··· INPUT RECORDS ···

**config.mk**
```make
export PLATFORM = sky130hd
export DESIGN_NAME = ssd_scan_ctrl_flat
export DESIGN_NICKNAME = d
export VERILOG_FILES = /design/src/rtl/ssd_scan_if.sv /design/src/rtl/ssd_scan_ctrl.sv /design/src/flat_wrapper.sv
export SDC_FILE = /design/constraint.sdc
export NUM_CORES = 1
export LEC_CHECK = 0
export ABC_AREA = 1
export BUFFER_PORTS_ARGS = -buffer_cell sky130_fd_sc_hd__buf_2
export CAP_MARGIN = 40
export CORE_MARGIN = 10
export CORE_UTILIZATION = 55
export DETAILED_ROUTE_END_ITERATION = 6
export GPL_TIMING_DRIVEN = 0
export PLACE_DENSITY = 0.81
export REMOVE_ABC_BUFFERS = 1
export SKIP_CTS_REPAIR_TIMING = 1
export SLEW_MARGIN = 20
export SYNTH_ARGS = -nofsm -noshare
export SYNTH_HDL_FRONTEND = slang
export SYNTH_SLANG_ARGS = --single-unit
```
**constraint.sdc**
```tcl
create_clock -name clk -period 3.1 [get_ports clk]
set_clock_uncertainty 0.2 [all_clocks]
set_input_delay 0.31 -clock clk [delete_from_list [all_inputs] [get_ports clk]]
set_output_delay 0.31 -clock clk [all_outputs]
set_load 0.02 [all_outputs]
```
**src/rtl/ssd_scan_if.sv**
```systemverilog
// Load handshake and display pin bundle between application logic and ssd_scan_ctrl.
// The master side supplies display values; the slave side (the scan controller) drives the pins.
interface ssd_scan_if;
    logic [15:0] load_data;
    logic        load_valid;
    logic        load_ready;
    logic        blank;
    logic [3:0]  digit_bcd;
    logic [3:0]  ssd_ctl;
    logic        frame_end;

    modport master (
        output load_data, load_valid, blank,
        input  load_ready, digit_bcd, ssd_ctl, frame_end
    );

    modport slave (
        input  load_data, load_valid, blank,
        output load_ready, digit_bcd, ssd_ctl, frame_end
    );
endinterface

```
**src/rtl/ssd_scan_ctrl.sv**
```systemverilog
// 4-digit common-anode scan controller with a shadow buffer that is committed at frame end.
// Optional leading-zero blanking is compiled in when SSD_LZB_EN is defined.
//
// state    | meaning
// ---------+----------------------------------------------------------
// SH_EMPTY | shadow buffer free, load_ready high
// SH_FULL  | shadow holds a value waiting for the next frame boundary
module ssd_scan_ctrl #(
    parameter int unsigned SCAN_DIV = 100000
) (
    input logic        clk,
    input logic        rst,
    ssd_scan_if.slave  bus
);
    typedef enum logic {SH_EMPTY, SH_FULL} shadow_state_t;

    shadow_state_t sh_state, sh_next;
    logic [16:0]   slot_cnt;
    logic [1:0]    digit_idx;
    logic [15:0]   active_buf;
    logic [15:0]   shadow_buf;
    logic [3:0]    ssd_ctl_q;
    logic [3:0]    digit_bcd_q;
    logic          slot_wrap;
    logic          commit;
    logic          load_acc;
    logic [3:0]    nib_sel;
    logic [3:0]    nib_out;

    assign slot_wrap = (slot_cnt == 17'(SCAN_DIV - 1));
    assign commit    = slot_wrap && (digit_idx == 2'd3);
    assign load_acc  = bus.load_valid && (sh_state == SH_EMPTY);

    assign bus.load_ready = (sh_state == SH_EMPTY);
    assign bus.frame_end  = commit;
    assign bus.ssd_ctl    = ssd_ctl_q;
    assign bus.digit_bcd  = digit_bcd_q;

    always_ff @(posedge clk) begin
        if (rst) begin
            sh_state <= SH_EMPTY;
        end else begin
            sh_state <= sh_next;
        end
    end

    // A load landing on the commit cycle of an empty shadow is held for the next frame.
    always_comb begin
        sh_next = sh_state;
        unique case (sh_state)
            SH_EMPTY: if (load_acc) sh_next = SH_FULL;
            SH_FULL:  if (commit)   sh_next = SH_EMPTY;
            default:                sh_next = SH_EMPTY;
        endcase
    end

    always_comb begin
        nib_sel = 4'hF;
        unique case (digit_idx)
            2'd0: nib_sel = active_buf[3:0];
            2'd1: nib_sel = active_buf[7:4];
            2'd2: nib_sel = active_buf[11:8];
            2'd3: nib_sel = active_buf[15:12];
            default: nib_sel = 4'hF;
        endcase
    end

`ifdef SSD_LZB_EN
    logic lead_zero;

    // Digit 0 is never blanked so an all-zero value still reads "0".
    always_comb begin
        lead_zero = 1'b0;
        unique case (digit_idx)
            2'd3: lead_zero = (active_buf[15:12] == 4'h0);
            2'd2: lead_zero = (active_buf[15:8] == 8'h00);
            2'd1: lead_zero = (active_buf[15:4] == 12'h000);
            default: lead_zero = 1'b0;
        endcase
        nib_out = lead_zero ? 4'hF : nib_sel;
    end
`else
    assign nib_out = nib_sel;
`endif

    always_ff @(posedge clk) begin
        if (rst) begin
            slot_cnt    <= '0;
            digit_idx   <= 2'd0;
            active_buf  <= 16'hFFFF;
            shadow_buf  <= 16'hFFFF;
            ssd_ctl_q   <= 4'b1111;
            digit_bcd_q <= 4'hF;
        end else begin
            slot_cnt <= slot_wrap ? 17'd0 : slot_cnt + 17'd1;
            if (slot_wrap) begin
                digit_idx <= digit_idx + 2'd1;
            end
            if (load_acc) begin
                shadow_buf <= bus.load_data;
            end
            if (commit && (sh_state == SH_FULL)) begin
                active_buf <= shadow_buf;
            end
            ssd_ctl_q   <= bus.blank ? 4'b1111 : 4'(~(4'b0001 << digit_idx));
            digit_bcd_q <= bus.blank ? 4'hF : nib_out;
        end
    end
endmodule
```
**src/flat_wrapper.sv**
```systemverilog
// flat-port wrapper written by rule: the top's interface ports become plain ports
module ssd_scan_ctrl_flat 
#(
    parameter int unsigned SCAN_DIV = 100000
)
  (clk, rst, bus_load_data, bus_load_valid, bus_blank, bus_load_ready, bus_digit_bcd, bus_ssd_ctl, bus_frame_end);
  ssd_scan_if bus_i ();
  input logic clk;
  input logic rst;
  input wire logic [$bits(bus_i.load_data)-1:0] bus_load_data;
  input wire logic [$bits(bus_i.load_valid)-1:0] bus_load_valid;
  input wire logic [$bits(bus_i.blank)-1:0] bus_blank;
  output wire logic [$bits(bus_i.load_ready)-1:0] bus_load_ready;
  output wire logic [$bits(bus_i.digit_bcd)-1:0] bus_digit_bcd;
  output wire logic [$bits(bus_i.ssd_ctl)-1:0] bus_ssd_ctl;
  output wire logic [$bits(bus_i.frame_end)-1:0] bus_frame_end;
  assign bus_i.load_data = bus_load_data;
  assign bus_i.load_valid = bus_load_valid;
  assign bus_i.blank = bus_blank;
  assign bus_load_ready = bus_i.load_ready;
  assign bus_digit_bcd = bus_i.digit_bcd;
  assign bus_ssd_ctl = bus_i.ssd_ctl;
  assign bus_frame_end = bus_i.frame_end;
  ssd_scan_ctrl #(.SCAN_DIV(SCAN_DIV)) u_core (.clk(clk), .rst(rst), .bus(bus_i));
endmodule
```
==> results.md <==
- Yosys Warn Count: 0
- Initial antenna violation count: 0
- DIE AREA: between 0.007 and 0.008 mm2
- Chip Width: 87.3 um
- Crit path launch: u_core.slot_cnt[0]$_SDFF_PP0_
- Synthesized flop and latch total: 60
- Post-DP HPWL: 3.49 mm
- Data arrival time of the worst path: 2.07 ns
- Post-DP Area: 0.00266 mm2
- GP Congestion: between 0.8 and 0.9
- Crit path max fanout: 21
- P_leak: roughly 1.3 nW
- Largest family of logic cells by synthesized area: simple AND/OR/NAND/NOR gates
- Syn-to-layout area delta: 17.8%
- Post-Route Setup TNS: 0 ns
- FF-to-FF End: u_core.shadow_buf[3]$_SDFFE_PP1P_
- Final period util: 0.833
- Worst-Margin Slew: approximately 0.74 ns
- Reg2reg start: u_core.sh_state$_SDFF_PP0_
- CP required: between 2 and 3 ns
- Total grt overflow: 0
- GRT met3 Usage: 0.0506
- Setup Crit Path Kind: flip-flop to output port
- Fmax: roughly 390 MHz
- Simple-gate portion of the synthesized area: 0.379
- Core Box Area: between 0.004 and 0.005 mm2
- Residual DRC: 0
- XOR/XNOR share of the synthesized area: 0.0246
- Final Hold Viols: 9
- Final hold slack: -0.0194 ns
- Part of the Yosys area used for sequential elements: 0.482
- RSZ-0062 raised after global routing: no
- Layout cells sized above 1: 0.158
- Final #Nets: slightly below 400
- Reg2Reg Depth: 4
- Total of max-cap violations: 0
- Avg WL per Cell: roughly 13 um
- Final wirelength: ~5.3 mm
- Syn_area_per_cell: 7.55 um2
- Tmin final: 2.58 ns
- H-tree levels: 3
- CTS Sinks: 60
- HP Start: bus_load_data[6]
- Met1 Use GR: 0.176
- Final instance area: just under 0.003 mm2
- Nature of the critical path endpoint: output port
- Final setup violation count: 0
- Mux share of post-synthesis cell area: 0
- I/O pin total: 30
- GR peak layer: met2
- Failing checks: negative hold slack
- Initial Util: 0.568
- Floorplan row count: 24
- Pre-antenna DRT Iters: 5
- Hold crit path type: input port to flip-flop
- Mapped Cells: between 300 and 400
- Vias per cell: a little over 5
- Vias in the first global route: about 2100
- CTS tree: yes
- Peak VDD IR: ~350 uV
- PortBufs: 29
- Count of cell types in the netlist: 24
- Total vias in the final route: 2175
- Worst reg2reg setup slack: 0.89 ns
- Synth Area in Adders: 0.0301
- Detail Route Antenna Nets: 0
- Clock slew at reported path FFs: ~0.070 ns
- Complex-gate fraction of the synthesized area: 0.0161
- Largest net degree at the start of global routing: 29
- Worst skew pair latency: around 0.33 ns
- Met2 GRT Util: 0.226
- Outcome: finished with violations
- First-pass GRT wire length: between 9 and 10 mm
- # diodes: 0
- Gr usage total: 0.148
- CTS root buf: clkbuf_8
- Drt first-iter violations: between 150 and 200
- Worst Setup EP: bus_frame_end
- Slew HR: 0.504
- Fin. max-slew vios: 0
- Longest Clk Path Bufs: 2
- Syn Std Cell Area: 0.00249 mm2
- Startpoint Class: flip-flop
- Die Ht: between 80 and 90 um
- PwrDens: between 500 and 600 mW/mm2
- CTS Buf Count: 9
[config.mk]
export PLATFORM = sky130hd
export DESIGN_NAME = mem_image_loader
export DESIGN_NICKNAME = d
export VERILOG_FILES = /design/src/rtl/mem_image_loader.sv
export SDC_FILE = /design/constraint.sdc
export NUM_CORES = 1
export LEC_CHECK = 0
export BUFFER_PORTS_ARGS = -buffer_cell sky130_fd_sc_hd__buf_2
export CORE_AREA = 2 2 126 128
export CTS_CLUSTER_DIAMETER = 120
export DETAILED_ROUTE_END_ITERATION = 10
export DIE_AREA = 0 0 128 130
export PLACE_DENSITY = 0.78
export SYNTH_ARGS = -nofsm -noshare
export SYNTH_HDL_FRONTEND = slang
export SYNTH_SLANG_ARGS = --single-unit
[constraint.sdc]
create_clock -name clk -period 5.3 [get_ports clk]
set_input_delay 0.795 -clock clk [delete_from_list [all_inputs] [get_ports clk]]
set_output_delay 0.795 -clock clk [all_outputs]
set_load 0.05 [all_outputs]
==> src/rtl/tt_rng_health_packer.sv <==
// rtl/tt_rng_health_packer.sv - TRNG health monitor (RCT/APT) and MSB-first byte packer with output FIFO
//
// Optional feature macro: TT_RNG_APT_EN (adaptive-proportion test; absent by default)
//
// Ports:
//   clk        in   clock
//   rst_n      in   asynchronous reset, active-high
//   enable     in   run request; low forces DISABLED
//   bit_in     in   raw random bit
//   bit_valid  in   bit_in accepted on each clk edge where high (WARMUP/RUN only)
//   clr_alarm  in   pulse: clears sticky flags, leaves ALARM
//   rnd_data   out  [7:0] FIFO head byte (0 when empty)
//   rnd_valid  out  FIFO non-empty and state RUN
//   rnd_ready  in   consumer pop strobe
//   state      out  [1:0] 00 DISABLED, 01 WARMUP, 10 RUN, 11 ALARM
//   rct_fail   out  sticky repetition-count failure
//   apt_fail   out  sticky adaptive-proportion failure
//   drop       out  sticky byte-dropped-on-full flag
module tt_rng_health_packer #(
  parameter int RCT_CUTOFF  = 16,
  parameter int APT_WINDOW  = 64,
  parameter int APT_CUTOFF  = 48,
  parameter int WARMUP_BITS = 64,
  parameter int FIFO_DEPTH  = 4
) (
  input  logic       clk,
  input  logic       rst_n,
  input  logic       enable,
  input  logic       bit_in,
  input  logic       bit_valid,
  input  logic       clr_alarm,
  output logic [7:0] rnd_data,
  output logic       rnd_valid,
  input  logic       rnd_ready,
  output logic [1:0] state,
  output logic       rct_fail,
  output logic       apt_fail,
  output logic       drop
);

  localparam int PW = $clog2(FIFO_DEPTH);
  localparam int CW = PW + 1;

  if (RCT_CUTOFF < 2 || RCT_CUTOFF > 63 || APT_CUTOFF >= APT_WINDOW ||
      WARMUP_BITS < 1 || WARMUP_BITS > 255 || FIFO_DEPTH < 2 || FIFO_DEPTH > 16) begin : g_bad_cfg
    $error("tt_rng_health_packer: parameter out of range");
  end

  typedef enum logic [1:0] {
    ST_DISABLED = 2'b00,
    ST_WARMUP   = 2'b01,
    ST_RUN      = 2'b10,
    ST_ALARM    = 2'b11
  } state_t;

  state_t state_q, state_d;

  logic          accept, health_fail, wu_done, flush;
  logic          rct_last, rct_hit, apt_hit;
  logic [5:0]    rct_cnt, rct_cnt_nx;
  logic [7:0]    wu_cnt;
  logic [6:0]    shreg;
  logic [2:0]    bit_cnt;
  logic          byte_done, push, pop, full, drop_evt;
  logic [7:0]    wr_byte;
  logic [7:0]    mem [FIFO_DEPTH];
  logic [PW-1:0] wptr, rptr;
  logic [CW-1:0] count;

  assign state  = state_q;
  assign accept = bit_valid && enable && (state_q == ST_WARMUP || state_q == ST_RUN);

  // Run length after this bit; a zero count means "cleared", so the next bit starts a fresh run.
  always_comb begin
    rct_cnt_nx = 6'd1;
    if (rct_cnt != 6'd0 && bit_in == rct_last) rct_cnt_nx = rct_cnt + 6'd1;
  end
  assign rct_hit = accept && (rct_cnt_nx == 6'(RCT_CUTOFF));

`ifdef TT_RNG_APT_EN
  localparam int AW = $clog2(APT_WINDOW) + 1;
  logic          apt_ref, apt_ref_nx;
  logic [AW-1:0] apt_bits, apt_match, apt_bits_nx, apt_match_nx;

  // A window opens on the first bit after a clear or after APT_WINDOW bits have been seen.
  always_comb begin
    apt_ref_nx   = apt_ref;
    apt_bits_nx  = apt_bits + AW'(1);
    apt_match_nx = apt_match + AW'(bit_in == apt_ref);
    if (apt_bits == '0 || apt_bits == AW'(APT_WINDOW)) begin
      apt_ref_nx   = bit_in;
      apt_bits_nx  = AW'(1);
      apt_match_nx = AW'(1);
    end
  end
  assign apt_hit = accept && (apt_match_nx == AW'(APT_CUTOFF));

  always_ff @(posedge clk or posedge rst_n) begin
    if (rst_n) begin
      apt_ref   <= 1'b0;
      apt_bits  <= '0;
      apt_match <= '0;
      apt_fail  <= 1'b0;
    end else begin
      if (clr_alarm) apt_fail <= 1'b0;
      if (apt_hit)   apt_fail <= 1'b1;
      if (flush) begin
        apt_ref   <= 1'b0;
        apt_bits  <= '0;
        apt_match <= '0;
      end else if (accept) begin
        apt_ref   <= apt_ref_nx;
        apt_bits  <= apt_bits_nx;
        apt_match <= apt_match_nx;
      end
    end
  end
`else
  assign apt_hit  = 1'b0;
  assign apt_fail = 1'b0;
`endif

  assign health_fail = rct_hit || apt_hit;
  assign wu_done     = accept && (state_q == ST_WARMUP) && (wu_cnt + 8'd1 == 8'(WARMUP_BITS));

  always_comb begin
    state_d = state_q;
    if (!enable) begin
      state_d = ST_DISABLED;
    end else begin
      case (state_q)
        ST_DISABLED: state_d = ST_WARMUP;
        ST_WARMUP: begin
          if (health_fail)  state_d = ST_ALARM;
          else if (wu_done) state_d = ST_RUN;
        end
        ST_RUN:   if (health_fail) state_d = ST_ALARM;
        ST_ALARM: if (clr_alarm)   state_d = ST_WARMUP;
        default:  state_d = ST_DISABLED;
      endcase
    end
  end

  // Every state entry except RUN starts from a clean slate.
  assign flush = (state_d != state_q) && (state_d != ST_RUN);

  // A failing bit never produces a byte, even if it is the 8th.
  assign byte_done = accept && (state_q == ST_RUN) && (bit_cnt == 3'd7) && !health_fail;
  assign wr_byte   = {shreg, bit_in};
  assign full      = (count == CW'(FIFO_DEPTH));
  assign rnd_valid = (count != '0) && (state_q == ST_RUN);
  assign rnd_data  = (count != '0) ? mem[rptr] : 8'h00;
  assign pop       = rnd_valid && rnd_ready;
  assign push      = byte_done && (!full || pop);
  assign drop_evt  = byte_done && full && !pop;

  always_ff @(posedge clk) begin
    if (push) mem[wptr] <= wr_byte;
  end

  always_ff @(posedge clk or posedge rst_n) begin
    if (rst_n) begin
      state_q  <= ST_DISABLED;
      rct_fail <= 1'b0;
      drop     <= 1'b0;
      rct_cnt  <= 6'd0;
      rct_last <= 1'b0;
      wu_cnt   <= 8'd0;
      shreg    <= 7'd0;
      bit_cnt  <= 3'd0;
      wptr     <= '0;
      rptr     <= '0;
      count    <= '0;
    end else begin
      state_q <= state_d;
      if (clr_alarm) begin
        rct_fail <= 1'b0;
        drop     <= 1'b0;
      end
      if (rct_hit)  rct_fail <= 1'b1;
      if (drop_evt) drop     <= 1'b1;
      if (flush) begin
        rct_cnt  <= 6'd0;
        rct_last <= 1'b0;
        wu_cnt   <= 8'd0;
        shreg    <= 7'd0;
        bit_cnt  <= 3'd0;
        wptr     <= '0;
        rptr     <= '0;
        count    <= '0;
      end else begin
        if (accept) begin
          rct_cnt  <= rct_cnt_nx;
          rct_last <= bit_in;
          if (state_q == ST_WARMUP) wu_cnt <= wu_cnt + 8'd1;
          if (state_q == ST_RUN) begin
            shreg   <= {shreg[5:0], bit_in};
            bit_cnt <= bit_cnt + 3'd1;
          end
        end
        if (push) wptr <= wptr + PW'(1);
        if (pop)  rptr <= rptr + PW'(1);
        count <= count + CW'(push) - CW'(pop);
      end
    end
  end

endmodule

···

> [WORK ITEM]: Using only the entries above, output the line with "- Chip Width: 87.3 um", the line with "- Post-Route Setup TNS: 0 ns", and all lines between them, exactly as they stand.

> [RESULT FOR THIS TASK]:
- Chip Width: 87.3 um
- Crit path launch: u_core.slot_cnt[0]$_SDFF_PP0_
- Synthesized flop and latch total: 60
- Post-DP HPWL: 3.49 mm
- Data arrival time of the worst path: 2.07 ns
- Post-DP Area: 0.00266 mm2
- GP Congestion: between 0.8 and 0.9
- Crit path max fanout: 21
- P_leak: roughly 1.3 nW
- Largest family of logic cells by synthesized area: simple AND/OR/NAND/NOR gates
- Syn-to-layout area delta: 17.8%
- Post-Route Setup TNS: 0 ns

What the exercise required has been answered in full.